-- Available records follows --

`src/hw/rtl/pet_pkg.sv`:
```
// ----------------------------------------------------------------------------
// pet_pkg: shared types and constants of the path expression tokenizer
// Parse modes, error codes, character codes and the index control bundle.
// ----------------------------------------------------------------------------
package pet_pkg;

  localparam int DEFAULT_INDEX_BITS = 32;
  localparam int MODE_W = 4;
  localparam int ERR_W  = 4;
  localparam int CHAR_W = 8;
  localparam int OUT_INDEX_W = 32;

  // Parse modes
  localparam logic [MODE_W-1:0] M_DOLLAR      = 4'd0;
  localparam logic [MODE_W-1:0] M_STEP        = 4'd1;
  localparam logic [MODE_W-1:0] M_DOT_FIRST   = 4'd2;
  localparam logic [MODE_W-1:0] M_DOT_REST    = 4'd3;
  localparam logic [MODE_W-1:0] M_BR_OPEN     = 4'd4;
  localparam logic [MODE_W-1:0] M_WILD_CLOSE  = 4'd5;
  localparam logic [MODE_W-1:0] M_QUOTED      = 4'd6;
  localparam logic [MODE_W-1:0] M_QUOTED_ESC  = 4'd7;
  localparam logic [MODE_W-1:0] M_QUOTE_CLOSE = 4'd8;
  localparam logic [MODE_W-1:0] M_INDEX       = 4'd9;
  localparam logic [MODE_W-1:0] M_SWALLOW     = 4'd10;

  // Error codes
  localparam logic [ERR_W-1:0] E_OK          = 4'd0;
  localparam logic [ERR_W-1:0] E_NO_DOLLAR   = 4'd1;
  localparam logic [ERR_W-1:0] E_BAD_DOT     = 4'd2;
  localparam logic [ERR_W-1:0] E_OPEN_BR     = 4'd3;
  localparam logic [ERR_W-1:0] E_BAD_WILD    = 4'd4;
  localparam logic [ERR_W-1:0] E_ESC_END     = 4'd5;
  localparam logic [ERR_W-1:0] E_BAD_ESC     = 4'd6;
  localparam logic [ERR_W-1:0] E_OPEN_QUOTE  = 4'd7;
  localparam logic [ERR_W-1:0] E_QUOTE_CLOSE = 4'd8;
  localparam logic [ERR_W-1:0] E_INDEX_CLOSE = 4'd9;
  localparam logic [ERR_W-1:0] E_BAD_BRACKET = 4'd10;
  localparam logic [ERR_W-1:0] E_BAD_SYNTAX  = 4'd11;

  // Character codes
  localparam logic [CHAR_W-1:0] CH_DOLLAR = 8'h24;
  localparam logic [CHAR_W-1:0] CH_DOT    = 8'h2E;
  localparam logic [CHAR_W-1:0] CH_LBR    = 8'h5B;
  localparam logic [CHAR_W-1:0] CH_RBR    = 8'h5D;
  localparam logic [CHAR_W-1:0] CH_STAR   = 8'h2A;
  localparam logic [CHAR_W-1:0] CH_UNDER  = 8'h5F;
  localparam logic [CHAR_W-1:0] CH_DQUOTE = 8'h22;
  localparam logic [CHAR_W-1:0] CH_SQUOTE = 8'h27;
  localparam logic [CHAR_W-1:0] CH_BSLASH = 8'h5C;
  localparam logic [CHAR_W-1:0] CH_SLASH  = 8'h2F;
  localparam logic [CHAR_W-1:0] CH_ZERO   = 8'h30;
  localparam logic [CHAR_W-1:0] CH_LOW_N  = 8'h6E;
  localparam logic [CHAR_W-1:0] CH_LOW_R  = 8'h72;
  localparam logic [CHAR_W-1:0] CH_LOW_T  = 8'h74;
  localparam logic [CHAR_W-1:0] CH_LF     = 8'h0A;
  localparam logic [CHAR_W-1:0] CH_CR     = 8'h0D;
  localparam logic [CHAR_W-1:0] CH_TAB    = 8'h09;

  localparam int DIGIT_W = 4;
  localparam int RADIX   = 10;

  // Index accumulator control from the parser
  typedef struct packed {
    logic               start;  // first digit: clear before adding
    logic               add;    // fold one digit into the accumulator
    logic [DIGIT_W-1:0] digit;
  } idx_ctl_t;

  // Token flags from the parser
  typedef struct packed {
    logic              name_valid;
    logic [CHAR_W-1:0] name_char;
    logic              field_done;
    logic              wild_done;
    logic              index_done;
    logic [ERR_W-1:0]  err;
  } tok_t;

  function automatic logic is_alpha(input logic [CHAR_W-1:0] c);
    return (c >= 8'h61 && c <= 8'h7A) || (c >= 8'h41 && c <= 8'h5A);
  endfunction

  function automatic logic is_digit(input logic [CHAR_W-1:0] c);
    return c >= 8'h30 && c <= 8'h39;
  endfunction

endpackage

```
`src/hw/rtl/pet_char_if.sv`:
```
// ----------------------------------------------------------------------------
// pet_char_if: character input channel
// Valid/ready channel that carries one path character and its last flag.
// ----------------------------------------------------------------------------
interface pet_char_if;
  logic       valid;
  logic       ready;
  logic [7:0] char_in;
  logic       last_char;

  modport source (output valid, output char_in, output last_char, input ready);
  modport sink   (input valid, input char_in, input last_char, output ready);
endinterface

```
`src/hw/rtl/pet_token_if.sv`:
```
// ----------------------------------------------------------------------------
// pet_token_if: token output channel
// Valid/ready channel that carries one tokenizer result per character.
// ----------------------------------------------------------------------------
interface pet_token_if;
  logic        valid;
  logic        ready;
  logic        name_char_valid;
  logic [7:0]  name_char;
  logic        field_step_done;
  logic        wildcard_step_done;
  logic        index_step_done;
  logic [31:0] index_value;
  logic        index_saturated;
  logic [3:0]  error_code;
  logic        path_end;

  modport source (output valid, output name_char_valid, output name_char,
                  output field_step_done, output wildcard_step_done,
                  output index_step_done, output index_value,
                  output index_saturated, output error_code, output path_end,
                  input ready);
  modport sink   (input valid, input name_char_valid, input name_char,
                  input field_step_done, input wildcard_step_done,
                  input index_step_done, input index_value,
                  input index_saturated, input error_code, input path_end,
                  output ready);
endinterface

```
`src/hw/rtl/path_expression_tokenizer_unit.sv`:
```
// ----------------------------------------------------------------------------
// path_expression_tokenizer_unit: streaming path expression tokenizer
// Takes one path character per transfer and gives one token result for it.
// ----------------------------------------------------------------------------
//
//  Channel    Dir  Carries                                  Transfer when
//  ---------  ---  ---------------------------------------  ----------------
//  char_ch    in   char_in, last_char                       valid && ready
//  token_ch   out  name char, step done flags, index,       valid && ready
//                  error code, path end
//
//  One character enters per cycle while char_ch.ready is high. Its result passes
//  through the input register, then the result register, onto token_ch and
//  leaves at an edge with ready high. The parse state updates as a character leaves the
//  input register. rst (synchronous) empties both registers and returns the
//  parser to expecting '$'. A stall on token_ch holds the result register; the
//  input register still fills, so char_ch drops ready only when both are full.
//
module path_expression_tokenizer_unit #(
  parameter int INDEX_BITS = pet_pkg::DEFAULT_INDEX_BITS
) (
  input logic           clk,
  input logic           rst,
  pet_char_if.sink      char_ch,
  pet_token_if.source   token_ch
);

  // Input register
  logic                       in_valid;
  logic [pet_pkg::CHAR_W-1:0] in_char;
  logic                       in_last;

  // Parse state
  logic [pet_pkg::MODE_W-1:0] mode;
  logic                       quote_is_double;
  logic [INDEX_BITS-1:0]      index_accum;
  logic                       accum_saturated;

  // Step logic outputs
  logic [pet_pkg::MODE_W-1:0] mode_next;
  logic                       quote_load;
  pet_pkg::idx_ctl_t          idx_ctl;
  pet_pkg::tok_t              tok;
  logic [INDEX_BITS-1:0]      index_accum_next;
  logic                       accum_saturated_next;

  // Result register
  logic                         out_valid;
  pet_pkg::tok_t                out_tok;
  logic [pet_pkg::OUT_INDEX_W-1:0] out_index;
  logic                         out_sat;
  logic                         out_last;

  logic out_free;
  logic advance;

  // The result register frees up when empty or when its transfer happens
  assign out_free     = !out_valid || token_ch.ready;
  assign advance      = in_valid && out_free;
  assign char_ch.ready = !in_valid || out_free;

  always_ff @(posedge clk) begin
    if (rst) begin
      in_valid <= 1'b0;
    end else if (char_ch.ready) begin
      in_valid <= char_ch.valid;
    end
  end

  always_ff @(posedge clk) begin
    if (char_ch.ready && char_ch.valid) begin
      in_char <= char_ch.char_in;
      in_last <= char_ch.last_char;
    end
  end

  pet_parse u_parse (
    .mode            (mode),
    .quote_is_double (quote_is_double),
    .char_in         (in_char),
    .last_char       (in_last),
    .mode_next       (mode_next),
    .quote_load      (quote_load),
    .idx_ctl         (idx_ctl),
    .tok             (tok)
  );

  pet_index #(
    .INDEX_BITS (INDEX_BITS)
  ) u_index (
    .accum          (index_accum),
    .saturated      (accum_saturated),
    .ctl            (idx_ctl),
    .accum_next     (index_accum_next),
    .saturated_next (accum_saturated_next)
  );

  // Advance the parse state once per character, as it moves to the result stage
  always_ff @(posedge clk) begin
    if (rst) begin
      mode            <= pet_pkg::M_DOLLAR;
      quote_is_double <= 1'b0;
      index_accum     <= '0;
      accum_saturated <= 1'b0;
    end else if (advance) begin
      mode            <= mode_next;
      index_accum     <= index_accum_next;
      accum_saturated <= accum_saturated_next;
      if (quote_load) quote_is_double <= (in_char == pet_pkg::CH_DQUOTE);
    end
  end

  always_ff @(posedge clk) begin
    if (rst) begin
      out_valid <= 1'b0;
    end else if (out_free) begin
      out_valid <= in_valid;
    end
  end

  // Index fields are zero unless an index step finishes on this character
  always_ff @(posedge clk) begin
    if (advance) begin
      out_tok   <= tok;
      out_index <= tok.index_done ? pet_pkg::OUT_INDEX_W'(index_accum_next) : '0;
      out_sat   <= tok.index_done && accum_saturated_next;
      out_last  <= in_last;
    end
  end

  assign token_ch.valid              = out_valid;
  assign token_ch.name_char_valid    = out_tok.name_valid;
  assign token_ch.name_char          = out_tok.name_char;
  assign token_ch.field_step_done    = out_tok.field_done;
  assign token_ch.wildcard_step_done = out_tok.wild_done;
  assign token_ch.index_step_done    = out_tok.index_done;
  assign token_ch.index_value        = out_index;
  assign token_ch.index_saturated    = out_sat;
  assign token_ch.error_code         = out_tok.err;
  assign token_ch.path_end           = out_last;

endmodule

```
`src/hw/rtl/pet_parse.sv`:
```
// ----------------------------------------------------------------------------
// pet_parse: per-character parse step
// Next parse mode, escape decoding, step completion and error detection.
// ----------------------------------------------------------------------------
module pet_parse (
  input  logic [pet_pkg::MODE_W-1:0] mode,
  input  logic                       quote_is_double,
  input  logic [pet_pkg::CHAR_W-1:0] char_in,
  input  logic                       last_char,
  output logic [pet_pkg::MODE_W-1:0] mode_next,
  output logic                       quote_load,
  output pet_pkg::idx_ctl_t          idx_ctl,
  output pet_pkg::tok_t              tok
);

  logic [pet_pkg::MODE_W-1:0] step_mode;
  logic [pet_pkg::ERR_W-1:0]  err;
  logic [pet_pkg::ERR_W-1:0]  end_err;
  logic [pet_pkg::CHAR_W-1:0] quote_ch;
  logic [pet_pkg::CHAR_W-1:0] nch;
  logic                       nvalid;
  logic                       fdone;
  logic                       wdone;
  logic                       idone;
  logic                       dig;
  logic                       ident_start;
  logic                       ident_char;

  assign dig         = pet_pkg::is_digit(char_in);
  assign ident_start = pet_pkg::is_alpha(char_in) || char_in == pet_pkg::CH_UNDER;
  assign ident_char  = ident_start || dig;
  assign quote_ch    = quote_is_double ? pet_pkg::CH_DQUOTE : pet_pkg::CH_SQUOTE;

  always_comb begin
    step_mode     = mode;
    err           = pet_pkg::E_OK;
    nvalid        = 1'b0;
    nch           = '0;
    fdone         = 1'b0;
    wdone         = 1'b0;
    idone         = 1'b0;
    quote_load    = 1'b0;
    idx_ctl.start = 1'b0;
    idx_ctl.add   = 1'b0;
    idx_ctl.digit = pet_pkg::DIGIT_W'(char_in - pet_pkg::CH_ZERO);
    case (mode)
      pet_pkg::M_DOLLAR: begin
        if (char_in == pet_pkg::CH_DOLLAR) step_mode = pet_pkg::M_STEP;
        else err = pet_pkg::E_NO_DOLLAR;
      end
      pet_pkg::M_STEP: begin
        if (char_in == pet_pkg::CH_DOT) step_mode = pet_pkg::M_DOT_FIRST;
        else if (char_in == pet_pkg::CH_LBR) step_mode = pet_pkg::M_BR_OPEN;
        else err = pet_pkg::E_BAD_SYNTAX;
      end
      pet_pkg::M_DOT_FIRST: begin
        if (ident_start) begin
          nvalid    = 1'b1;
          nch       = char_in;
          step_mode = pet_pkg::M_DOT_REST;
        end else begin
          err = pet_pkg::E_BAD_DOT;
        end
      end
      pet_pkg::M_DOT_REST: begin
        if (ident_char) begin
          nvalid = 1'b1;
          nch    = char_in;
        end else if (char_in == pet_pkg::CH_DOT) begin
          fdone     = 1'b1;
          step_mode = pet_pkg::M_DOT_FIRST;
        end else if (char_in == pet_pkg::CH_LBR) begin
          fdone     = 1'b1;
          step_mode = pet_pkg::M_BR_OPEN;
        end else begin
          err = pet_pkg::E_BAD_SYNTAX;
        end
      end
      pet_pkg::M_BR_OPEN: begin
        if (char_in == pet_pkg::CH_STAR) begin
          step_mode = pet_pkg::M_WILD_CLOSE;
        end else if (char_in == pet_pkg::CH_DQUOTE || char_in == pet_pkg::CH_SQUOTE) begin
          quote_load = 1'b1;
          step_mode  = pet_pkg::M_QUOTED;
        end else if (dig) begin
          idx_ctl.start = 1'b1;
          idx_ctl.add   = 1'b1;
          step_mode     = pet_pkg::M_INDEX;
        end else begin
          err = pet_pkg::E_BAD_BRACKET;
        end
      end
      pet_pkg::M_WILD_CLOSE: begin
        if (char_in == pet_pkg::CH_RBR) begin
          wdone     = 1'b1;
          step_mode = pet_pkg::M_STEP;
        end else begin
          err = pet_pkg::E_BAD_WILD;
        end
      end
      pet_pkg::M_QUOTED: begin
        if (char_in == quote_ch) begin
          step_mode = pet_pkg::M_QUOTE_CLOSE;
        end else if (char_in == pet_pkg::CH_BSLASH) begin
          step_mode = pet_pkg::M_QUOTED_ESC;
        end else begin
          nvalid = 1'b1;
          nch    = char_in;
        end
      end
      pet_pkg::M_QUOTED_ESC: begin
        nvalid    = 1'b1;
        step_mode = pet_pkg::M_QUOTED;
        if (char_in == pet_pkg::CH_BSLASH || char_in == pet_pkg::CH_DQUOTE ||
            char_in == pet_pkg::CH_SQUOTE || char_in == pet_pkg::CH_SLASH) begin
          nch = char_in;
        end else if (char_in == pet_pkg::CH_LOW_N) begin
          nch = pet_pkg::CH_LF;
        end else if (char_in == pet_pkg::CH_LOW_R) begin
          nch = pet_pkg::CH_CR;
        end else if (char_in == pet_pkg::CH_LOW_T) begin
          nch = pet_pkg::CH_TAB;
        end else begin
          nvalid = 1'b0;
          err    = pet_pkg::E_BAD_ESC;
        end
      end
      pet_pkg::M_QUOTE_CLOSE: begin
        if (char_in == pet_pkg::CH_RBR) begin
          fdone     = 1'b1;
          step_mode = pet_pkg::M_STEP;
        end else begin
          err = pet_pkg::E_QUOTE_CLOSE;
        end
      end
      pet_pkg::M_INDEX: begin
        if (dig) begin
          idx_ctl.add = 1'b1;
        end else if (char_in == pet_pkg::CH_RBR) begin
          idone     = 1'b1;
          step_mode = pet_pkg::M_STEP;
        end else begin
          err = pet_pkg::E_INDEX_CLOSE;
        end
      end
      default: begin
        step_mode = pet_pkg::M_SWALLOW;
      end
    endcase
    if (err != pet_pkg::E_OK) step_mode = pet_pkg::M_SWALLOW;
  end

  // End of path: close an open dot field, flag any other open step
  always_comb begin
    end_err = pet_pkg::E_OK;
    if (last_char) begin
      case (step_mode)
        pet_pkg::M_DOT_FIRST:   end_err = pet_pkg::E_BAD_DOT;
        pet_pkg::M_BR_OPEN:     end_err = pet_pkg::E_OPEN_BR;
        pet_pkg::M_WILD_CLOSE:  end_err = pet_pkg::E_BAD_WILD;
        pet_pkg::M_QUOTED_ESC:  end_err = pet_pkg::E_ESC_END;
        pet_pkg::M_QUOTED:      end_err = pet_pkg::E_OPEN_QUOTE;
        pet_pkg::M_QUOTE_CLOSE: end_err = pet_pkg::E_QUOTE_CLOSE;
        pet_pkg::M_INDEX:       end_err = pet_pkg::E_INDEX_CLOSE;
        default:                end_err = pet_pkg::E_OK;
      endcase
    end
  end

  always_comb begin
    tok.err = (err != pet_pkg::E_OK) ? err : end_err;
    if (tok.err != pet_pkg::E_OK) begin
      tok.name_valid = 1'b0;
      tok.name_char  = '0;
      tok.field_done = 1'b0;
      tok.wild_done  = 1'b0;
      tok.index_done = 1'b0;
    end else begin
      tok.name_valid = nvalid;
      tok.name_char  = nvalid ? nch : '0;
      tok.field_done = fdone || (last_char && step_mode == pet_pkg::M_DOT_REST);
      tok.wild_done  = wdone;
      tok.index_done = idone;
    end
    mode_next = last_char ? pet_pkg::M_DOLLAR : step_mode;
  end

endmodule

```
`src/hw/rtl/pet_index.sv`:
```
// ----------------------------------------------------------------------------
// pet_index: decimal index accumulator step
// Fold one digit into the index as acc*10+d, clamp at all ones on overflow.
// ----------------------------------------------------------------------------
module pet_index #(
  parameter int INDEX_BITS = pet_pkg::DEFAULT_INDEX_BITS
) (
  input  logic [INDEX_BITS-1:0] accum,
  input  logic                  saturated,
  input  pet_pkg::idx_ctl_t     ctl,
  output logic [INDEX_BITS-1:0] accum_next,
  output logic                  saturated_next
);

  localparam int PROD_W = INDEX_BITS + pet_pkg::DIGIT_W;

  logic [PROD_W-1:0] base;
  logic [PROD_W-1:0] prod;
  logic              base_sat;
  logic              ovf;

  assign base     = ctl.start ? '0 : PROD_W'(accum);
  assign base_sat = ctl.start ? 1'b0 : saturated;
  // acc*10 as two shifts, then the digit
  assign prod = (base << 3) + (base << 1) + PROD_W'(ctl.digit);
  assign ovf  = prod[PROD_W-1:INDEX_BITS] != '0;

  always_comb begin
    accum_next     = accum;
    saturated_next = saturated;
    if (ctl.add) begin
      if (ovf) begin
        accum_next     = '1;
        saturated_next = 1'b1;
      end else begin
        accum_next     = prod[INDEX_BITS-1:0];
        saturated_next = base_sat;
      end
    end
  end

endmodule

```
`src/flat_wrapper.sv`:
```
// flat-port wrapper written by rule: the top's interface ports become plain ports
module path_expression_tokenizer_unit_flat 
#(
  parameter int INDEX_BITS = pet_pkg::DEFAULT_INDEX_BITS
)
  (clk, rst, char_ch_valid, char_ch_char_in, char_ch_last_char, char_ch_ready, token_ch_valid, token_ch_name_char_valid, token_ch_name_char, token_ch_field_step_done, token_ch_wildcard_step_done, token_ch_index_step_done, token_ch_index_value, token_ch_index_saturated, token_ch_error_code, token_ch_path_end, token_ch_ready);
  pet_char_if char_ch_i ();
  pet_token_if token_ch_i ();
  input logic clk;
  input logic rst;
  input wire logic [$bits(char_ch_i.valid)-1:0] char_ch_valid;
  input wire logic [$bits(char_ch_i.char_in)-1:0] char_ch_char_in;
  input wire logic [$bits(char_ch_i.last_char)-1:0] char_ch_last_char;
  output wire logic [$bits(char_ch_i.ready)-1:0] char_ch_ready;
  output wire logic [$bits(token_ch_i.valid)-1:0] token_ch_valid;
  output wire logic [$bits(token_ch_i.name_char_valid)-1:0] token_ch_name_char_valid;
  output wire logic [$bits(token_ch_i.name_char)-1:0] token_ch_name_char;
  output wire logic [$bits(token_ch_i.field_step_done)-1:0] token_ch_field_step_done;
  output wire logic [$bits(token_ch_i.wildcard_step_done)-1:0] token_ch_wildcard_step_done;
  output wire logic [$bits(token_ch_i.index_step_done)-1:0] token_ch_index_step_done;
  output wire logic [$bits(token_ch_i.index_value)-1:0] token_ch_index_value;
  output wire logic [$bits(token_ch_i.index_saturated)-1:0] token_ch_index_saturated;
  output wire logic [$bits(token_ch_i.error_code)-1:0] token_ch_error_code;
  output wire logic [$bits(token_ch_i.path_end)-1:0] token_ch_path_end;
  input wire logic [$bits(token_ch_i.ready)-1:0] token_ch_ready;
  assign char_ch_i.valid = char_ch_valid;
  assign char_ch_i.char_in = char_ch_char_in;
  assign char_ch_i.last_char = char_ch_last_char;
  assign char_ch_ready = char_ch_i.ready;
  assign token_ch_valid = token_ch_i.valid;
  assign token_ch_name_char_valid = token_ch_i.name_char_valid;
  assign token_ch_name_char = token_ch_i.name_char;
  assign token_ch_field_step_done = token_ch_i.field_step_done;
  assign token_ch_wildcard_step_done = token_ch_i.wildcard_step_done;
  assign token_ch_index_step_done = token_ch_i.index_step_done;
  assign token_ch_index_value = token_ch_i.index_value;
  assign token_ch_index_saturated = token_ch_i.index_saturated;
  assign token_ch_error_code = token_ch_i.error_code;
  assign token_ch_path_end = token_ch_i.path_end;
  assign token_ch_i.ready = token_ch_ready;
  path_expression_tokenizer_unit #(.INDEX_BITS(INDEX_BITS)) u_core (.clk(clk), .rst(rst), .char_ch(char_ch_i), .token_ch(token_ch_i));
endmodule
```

-- Available records concluded --
-- Available records follows --

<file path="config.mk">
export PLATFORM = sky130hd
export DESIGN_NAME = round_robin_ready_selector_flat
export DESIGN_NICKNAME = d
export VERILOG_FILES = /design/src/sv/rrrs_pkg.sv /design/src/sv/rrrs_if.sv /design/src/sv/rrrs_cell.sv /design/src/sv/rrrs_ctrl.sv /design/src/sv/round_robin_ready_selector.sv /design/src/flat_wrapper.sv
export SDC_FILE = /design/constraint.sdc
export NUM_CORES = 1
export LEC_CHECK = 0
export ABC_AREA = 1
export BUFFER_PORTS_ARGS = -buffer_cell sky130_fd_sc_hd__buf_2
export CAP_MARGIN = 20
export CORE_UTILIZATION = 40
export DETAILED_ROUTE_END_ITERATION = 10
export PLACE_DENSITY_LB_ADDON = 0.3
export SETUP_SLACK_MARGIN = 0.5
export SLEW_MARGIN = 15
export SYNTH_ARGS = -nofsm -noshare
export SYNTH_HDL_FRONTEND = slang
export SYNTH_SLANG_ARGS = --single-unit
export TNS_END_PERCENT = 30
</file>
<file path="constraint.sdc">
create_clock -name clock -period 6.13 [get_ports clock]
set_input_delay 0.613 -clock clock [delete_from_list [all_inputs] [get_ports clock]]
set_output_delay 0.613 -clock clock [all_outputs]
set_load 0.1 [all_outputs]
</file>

-- Available records concluded --

### Assignment
From the data above, copy each line that has the string "both".

### Result
//  input register. rst (synchronous) empties both registers and returns the
//  input register still fills, so char_ch drops ready only when both are full.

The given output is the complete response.